Assignment >>
A verbatim reproduction of the lines below, from the line containing "drt_pass1_iterations = 6" through the line containing "li1: - / 3194", both ends included, is the whole required output.

Dataset entries:
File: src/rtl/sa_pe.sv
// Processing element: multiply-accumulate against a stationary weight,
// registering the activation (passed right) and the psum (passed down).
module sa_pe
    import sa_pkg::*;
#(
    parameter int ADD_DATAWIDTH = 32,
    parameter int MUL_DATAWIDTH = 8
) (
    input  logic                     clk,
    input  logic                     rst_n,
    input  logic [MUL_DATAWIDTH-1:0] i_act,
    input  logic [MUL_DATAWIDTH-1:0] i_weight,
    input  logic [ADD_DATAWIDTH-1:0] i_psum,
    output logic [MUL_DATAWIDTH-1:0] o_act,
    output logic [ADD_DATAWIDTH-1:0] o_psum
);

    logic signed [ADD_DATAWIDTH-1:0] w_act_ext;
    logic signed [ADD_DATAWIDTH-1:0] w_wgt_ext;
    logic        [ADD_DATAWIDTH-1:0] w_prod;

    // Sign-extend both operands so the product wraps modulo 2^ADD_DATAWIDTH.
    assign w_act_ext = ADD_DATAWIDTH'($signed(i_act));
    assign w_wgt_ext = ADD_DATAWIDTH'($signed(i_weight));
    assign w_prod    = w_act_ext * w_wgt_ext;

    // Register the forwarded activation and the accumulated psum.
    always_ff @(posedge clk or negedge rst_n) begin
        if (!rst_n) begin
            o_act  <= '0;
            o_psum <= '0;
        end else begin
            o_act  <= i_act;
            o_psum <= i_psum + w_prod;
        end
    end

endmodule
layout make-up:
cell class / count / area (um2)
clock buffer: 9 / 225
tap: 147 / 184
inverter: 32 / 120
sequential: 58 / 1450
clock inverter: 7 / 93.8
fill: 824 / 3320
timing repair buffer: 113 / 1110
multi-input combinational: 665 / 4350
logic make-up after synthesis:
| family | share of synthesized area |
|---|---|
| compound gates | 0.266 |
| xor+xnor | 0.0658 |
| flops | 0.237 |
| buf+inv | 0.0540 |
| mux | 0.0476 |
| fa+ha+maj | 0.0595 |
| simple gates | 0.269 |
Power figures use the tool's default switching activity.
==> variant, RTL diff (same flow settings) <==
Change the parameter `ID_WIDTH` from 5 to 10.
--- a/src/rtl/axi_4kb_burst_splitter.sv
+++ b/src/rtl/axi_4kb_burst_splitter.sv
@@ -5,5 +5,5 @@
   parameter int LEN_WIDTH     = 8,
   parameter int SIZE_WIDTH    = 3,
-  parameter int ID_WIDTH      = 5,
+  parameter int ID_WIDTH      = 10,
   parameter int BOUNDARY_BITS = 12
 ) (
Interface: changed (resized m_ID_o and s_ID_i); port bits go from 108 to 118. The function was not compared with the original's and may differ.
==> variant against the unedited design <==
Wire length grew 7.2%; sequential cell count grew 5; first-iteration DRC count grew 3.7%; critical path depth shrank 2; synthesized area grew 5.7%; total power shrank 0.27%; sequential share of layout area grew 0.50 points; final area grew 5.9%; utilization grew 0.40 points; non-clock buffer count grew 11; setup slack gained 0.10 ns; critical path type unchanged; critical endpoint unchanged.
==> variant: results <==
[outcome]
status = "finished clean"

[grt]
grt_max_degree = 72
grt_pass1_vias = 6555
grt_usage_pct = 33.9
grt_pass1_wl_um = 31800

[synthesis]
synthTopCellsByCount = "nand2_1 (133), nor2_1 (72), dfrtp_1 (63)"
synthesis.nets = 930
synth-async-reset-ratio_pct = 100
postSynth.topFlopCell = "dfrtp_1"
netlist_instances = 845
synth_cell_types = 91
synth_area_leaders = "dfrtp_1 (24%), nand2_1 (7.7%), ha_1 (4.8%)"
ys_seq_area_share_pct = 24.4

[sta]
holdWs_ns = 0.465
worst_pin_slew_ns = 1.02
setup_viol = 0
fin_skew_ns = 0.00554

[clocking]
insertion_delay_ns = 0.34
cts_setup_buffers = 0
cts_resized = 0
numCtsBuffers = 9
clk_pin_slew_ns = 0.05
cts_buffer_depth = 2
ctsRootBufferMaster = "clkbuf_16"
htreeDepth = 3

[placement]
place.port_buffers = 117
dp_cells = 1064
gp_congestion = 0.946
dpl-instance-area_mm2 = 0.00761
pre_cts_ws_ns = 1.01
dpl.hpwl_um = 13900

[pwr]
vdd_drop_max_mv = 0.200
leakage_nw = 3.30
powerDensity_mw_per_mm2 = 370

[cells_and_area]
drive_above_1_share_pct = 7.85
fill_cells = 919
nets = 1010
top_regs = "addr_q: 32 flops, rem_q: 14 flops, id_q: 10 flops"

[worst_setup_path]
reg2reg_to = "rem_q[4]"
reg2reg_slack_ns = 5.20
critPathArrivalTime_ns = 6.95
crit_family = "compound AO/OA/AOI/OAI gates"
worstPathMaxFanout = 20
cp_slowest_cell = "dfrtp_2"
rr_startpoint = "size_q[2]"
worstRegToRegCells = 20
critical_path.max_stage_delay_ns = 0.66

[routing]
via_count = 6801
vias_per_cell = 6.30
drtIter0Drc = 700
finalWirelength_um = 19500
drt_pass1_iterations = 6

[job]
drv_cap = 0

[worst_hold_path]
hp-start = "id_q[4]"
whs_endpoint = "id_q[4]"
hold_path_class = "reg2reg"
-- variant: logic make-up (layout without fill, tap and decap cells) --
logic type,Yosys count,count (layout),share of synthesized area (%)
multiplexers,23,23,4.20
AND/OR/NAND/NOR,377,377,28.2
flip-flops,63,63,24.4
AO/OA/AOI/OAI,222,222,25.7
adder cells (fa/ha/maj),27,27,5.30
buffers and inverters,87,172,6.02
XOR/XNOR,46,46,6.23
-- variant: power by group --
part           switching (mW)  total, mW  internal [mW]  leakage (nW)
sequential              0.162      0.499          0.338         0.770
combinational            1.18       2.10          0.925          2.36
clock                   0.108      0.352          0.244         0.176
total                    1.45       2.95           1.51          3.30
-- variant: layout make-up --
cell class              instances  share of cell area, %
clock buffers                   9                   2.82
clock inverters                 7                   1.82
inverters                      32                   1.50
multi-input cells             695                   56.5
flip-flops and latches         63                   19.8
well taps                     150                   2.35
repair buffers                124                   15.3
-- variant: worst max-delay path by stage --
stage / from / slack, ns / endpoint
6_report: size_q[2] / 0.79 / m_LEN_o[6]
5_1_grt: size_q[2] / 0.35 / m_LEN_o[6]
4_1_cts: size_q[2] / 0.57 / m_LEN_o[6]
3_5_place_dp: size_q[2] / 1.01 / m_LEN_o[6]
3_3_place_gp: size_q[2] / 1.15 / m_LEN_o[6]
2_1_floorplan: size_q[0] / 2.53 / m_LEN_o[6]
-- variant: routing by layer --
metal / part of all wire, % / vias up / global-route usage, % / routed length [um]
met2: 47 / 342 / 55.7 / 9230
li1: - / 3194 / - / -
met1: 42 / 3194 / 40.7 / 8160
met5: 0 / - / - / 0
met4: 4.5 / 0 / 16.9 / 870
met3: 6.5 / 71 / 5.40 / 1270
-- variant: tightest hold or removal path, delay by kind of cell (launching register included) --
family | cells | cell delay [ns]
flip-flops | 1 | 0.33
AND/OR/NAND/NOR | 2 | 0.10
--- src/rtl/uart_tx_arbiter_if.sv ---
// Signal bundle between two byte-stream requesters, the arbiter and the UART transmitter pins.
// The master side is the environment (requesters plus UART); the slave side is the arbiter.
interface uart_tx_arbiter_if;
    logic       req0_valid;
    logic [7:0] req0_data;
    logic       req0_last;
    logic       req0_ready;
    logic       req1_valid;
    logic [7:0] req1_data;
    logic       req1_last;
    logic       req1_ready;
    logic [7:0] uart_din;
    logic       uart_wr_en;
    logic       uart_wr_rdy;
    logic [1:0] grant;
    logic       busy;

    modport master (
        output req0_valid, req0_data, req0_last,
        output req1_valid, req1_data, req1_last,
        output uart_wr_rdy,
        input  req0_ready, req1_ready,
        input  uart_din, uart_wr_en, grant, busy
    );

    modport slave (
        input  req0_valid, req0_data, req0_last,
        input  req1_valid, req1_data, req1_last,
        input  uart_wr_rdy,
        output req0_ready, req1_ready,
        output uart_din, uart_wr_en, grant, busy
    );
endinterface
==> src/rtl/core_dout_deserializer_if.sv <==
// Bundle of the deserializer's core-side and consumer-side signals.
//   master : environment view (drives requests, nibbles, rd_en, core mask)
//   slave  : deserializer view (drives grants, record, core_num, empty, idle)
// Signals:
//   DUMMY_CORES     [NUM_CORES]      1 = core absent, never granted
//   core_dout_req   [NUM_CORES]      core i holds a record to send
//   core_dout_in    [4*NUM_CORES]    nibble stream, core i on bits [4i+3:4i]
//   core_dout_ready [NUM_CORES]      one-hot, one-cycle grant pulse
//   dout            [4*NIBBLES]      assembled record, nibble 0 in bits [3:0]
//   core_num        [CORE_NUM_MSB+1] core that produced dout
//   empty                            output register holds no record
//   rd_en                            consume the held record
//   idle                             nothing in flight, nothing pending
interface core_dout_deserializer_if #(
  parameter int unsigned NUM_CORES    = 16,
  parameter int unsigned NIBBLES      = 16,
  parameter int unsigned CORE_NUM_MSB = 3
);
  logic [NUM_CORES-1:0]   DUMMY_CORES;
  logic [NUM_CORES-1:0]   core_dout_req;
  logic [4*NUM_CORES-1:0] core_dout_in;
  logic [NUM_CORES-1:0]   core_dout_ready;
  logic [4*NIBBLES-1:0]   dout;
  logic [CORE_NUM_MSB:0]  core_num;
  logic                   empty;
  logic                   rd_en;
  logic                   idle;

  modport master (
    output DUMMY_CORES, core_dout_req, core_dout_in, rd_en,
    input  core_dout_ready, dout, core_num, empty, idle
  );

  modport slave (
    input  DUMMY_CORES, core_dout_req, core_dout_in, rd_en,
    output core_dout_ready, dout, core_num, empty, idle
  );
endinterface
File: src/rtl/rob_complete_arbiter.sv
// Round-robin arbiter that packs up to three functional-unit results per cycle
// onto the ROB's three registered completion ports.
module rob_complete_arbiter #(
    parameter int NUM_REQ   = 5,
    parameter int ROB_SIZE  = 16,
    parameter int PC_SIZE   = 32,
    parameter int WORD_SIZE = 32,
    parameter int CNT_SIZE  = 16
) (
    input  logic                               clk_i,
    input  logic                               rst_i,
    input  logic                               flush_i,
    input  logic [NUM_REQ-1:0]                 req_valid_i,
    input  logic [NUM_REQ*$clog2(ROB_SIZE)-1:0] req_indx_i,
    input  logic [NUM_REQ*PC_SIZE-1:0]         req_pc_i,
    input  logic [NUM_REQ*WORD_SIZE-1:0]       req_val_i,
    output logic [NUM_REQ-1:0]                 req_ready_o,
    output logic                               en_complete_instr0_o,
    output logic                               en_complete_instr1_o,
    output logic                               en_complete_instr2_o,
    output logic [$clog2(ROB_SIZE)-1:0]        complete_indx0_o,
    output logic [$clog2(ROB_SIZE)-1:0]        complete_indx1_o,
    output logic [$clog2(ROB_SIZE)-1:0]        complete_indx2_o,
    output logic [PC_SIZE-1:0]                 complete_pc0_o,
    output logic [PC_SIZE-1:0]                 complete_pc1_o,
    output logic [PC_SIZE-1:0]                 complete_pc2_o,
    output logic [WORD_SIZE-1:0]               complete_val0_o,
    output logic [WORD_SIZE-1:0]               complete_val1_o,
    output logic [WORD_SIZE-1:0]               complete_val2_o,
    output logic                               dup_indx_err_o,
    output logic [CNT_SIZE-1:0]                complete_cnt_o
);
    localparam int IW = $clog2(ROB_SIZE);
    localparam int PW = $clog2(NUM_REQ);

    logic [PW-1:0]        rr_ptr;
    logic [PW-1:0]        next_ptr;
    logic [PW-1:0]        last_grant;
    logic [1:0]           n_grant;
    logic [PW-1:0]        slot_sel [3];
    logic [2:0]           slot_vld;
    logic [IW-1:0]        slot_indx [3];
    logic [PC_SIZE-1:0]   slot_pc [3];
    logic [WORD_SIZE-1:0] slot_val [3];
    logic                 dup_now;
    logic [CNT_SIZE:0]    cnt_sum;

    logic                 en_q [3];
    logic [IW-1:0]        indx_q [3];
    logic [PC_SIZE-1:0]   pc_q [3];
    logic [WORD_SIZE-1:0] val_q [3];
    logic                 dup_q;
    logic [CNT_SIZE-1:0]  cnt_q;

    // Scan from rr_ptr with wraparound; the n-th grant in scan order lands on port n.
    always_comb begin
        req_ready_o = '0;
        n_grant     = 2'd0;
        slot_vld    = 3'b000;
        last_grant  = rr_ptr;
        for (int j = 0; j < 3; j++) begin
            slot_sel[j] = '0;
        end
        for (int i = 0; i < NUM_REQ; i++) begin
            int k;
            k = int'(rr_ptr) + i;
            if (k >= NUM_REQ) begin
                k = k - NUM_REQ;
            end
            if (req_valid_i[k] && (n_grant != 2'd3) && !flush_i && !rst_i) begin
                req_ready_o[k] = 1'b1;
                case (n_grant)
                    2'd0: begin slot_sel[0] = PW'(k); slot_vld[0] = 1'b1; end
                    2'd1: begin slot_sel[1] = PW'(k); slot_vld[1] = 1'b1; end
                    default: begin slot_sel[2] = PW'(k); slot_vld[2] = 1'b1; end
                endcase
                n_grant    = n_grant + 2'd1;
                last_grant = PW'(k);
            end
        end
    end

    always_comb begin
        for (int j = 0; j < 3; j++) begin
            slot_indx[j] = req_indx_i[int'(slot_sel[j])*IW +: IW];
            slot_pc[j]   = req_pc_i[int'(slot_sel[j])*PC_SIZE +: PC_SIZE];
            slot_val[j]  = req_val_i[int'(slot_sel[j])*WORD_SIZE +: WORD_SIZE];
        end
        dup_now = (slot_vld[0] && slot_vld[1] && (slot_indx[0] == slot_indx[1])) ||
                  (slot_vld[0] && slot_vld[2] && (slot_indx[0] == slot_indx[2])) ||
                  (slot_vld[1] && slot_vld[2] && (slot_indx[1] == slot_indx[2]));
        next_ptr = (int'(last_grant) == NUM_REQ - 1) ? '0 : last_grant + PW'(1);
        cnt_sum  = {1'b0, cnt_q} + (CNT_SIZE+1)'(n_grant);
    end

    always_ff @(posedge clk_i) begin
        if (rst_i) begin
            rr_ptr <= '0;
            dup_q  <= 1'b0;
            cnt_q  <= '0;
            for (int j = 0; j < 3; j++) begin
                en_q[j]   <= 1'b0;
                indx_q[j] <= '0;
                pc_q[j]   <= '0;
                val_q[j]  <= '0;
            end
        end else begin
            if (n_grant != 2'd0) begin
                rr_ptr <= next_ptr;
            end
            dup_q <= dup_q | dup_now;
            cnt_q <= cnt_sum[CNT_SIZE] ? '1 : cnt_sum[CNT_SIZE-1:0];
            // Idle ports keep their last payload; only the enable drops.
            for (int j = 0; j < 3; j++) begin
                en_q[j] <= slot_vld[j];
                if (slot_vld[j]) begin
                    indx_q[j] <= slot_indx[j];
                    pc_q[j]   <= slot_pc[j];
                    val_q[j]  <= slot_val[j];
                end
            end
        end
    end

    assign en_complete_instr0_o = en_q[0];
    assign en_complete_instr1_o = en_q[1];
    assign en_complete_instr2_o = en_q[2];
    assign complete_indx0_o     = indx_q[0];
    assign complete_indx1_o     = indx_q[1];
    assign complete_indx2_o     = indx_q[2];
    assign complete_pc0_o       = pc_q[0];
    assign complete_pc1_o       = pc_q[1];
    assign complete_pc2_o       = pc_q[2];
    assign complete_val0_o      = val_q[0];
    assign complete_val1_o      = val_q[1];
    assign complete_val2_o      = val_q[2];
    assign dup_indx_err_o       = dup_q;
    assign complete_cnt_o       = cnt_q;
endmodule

Solution for this problem >>
drt_pass1_iterations = 6

[job]
drv_cap = 0

[worst_hold_path]
hp-start = "id_q[4]"
whs_endpoint = "id_q[4]"
hold_path_class = "reg2reg"
-- variant: logic make-up (layout without fill, tap and decap cells) --
logic type,Yosys count,count (layout),share of synthesized area (%)
multiplexers,23,23,4.20
AND/OR/NAND/NOR,377,377,28.2
flip-flops,63,63,24.4
AO/OA/AOI/OAI,222,222,25.7
adder cells (fa/ha/maj),27,27,5.30
buffers and inverters,87,172,6.02
XOR/XNOR,46,46,6.23
-- variant: power by group --
part           switching (mW)  total, mW  internal [mW]  leakage (nW)
sequential              0.162      0.499          0.338         0.770
combinational            1.18       2.10          0.925          2.36
clock                   0.108      0.352          0.244         0.176
total                    1.45       2.95           1.51          3.30
-- variant: layout make-up --
cell class              instances  share of cell area, %
clock buffers                   9                   2.82
clock inverters                 7                   1.82
inverters                      32                   1.50
multi-input cells             695                   56.5
flip-flops and latches         63                   19.8
well taps                     150                   2.35
repair buffers                124                   15.3
-- variant: worst max-delay path by stage --
stage / from / slack, ns / endpoint
6_report: size_q[2] / 0.79 / m_LEN_o[6]
5_1_grt: size_q[2] / 0.35 / m_LEN_o[6]
4_1_cts: size_q[2] / 0.57 / m_LEN_o[6]
3_5_place_dp: size_q[2] / 1.01 / m_LEN_o[6]
3_3_place_gp: size_q[2] / 1.15 / m_LEN_o[6]
2_1_floorplan: size_q[0] / 2.53 / m_LEN_o[6]
-- variant: routing by layer --
metal / part of all wire, % / vias up / global-route usage, % / routed length [um]
met2: 47 / 342 / 55.7 / 9230
li1: - / 3194 / - / -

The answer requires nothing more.